DATA TO USE below:

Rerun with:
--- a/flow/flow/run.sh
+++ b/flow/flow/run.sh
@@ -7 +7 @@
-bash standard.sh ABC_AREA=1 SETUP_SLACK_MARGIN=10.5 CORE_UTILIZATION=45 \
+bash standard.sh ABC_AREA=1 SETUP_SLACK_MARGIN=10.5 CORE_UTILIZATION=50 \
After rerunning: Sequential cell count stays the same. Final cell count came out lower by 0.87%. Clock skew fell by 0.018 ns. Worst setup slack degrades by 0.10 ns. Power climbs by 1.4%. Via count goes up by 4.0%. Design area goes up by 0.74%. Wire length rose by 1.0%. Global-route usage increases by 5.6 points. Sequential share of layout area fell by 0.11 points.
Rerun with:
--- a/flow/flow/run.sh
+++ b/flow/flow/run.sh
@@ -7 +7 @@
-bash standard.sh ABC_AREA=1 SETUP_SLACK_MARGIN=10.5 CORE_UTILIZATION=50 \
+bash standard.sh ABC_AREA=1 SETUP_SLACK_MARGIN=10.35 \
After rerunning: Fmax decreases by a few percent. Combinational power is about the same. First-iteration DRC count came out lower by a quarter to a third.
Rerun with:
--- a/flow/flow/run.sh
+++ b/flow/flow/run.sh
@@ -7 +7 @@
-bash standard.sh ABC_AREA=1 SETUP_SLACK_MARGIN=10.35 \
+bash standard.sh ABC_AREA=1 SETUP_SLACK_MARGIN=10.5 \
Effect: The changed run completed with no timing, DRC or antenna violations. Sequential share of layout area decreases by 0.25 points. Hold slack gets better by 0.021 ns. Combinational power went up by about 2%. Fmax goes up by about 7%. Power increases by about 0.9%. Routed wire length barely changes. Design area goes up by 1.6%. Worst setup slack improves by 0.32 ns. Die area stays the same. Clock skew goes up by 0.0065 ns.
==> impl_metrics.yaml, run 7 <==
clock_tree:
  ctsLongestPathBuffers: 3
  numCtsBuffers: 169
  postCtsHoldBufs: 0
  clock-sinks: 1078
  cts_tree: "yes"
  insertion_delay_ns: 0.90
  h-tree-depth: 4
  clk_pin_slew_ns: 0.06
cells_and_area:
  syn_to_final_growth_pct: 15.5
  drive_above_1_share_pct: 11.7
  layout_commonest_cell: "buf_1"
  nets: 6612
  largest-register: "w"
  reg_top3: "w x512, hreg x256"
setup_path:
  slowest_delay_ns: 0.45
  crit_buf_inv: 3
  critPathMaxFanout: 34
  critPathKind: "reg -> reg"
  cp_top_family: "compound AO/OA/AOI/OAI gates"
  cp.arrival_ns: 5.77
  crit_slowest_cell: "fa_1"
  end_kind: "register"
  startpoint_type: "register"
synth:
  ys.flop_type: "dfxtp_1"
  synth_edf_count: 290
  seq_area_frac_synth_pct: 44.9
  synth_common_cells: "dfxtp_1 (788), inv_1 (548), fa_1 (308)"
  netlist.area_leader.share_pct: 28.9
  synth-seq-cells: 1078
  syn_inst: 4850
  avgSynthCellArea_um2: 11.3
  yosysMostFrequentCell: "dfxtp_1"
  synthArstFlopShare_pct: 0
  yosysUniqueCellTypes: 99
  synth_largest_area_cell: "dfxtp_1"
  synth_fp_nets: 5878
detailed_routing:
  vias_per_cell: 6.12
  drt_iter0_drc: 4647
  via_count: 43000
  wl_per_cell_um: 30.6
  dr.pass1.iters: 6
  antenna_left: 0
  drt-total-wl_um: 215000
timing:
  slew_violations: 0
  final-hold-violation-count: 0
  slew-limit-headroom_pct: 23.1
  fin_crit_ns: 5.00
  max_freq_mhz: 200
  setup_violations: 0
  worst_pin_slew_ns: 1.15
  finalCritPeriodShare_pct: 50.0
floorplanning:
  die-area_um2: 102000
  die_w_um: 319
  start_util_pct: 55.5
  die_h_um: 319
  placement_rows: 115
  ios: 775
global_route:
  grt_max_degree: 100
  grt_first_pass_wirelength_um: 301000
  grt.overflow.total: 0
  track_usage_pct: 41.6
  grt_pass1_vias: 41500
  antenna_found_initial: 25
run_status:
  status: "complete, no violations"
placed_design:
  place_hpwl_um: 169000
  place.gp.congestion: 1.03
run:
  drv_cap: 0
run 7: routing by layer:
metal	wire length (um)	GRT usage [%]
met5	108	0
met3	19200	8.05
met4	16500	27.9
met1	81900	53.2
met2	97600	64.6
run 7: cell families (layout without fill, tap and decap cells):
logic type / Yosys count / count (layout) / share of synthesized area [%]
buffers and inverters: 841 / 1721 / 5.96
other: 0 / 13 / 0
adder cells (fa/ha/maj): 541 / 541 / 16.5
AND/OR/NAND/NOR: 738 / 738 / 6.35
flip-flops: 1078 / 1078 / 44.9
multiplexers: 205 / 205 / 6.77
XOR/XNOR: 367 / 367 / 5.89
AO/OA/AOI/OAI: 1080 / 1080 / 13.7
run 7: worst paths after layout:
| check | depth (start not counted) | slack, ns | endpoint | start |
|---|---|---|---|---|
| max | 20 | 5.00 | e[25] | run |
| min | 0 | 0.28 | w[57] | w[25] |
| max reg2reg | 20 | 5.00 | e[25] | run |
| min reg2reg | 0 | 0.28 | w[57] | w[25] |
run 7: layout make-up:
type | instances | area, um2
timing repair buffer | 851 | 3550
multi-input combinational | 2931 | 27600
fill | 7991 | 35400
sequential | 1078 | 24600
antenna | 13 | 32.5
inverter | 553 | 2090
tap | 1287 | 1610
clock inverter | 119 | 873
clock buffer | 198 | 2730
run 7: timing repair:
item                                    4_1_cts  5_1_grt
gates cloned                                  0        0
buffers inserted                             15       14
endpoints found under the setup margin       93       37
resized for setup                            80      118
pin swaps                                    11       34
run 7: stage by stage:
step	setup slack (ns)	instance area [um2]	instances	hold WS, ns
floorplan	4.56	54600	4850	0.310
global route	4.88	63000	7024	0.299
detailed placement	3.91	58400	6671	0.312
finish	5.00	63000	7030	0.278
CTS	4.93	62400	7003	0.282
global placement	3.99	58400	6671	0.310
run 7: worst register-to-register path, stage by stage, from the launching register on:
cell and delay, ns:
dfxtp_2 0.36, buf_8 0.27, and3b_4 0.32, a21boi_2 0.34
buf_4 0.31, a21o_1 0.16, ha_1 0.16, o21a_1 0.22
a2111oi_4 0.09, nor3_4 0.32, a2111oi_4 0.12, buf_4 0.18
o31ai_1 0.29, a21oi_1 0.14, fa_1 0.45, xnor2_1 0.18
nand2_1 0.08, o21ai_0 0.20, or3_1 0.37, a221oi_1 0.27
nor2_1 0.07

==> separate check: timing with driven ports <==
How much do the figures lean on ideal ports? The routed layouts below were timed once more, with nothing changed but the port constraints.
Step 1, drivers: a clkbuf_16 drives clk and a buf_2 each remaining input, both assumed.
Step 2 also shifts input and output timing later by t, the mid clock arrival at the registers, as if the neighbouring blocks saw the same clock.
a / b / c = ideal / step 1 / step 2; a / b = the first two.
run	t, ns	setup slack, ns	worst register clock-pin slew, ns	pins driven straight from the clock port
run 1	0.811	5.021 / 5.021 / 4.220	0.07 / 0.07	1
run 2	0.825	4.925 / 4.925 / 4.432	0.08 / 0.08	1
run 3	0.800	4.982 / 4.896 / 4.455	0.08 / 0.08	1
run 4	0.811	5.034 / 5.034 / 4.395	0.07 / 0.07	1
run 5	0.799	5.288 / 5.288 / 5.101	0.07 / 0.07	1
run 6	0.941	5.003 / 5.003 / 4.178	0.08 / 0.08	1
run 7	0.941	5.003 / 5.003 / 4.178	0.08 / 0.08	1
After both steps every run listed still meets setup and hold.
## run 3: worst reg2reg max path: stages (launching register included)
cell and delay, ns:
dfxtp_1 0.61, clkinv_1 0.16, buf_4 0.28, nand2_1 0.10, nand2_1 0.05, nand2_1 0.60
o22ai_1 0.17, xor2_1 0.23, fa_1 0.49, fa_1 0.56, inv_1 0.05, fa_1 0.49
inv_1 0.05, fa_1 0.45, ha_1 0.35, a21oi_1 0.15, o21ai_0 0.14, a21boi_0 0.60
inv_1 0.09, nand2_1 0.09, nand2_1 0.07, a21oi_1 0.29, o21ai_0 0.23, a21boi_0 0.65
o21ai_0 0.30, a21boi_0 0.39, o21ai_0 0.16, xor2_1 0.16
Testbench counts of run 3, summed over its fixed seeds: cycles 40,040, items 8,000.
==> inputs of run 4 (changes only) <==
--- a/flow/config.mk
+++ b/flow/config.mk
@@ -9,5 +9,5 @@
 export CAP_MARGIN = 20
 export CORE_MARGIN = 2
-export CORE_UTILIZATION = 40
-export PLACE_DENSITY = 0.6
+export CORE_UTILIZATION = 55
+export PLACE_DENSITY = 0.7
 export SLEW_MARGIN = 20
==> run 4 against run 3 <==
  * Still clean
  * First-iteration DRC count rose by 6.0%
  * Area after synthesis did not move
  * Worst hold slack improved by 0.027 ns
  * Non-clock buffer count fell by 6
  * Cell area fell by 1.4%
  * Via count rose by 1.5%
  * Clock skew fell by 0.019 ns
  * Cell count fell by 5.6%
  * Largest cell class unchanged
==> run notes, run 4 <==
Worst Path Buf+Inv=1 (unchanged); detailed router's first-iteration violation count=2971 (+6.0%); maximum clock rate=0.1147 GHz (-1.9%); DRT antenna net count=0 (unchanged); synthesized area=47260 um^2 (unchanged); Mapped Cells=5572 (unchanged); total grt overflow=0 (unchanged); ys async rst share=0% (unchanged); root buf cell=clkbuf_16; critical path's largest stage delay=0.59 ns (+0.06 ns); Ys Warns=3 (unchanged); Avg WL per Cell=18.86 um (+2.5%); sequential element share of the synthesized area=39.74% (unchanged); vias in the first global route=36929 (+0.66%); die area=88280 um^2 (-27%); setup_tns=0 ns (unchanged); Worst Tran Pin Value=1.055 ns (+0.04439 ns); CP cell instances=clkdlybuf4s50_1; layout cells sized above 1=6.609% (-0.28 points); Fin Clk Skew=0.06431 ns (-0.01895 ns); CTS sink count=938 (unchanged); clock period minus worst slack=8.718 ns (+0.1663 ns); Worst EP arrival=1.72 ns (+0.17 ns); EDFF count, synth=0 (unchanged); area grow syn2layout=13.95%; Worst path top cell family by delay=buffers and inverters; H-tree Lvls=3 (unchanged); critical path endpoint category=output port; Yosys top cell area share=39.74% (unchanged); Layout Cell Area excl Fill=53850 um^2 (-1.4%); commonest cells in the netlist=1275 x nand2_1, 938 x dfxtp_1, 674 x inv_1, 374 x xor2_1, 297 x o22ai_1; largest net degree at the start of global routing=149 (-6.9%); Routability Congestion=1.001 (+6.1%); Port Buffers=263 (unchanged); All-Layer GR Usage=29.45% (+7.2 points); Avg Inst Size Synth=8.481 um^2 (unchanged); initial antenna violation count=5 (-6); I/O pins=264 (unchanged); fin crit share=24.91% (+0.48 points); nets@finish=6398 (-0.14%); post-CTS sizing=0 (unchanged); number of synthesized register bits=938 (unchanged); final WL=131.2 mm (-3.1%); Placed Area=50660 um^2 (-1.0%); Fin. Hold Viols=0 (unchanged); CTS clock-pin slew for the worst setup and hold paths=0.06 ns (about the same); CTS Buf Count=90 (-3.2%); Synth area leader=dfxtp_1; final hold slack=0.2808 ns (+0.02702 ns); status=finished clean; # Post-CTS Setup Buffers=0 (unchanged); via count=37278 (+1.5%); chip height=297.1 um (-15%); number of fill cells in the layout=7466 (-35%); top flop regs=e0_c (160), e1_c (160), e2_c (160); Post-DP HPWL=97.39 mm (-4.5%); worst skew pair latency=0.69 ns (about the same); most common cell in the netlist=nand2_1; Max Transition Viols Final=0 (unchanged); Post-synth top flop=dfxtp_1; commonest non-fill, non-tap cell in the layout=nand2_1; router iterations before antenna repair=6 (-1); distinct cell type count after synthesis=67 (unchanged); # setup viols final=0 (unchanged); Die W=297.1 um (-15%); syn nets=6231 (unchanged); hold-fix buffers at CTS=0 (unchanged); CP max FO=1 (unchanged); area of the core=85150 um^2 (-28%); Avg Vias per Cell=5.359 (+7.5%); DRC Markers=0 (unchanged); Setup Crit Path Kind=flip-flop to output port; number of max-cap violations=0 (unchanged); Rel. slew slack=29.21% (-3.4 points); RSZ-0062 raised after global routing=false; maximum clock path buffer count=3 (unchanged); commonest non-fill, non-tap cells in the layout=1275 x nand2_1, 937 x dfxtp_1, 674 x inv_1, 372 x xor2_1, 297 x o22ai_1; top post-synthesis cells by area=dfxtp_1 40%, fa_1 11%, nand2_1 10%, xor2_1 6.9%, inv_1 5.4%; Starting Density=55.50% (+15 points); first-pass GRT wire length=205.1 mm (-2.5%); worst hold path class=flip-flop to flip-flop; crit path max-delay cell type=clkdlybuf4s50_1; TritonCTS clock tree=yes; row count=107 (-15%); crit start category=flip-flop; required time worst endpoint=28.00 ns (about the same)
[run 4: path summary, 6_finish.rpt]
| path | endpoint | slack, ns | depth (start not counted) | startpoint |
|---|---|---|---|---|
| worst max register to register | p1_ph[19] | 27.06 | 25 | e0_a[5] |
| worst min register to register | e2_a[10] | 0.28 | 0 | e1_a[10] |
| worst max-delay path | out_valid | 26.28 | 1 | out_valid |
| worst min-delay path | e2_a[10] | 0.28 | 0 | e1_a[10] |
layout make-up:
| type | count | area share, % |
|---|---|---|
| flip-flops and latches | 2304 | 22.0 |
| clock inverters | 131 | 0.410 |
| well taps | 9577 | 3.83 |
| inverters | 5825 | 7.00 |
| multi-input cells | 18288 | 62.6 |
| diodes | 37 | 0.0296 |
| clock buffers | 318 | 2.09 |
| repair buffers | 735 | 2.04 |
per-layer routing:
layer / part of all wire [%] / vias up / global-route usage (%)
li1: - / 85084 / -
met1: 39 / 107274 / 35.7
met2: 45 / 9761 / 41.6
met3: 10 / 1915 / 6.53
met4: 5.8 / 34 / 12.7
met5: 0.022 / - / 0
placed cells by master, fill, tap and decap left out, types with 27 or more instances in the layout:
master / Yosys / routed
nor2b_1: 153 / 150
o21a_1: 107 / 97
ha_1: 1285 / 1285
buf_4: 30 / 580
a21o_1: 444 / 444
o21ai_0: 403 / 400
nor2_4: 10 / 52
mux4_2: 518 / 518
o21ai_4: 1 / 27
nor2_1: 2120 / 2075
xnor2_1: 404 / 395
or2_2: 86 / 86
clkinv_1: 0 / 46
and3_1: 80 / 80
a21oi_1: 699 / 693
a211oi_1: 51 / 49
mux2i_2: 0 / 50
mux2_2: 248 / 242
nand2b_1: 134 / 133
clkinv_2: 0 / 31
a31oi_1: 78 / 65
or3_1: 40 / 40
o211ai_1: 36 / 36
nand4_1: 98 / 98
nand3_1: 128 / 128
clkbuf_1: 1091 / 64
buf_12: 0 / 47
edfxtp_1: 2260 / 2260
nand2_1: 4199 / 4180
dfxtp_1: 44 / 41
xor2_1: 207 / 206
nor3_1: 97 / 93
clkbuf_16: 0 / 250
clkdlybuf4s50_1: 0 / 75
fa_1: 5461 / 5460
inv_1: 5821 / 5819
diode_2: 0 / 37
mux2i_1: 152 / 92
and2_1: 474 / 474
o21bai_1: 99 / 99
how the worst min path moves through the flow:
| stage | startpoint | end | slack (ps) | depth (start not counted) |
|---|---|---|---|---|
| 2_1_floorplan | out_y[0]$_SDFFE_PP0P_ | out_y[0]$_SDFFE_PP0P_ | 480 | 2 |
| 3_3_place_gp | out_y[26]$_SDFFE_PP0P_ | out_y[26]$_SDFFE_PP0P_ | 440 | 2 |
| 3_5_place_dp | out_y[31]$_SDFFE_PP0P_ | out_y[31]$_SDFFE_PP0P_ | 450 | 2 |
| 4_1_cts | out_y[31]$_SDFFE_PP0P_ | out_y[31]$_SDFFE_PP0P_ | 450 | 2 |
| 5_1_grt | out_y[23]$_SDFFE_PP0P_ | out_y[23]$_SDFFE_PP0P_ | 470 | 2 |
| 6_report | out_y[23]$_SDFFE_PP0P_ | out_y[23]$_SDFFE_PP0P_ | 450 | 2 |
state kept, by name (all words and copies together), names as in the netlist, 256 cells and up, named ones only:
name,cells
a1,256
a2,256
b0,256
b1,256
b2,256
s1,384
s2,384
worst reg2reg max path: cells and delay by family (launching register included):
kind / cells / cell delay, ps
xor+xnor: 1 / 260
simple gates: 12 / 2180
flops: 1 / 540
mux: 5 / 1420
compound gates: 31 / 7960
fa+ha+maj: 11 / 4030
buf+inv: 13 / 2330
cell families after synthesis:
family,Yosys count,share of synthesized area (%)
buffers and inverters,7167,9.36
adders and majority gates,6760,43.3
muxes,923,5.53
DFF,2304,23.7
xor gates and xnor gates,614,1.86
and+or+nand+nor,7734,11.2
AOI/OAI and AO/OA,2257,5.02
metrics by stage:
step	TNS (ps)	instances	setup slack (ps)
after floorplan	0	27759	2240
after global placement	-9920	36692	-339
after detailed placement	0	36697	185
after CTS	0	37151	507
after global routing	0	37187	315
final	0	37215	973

End of DATA TO USE.

__TASK OBJECTIVE__
Copy the records above exactly, beginning at the line that contains "sequential | 1078 | 24600" and stopping after the line that contains "nor2_1 0.07".

__SOLUTION TO THIS PROBLEM__
sequential | 1078 | 24600
antenna | 13 | 32.5
inverter | 553 | 2090
tap | 1287 | 1610
clock inverter | 119 | 873
clock buffer | 198 | 2730
run 7: timing repair:
item                                    4_1_cts  5_1_grt
gates cloned                                  0        0
buffers inserted                             15       14
endpoints found under the setup margin       93       37
resized for setup                            80      118
pin swaps                                    11       34
run 7: stage by stage:
step	setup slack (ns)	instance area [um2]	instances	hold WS, ns
floorplan	4.56	54600	4850	0.310
global route	4.88	63000	7024	0.299
detailed placement	3.91	58400	6671	0.312
finish	5.00	63000	7030	0.278
CTS	4.93	62400	7003	0.282
global placement	3.99	58400	6671	0.310
run 7: worst register-to-register path, stage by stage, from the launching register on:
cell and delay, ns:
dfxtp_2 0.36, buf_8 0.27, and3b_4 0.32, a21boi_2 0.34
buf_4 0.31, a21o_1 0.16, ha_1 0.16, o21a_1 0.22
a2111oi_4 0.09, nor3_4 0.32, a2111oi_4 0.12, buf_4 0.18
o31ai_1 0.29, a21oi_1 0.14, fa_1 0.45, xnor2_1 0.18
nand2_1 0.08, o21ai_0 0.20, or3_1 0.37, a221oi_1 0.27
nor2_1 0.07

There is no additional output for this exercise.